* [Problem statement]
Nothing but the lines from the one containing "sky130_fd_sc_hd__nand3b_1 | 2 | 15.0" through the end of the data should be output, each reproduced exactly.
↓↓↓
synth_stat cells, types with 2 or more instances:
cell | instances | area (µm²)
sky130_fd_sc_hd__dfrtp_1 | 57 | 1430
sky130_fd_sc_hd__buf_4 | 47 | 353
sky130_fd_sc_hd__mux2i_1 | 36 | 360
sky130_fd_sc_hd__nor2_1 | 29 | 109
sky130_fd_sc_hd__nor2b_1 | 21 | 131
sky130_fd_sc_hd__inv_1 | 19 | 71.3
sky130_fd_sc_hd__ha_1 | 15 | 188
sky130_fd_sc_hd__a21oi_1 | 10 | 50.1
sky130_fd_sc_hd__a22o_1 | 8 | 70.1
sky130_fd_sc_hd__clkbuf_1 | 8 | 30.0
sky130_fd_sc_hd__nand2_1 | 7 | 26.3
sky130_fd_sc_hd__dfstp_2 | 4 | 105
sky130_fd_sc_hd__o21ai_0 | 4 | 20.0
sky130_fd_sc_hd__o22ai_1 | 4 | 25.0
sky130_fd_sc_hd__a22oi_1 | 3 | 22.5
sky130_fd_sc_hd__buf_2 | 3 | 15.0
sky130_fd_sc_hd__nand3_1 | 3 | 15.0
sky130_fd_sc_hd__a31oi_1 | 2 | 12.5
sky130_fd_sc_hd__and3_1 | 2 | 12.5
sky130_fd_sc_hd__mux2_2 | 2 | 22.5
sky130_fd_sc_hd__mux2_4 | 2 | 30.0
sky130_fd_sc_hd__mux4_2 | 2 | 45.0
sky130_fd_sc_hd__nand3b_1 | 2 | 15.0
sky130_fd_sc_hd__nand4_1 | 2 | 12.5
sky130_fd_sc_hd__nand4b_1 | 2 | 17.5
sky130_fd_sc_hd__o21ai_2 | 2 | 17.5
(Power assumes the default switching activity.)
↑↑↑
* [Answer to the problem]
sky130_fd_sc_hd__nand3b_1 | 2 | 15.0
sky130_fd_sc_hd__nand4_1 | 2 | 12.5
sky130_fd_sc_hd__nand4b_1 | 2 | 17.5
sky130_fd_sc_hd__o21ai_2 | 2 | 17.5
(Power assumes the default switching activity.)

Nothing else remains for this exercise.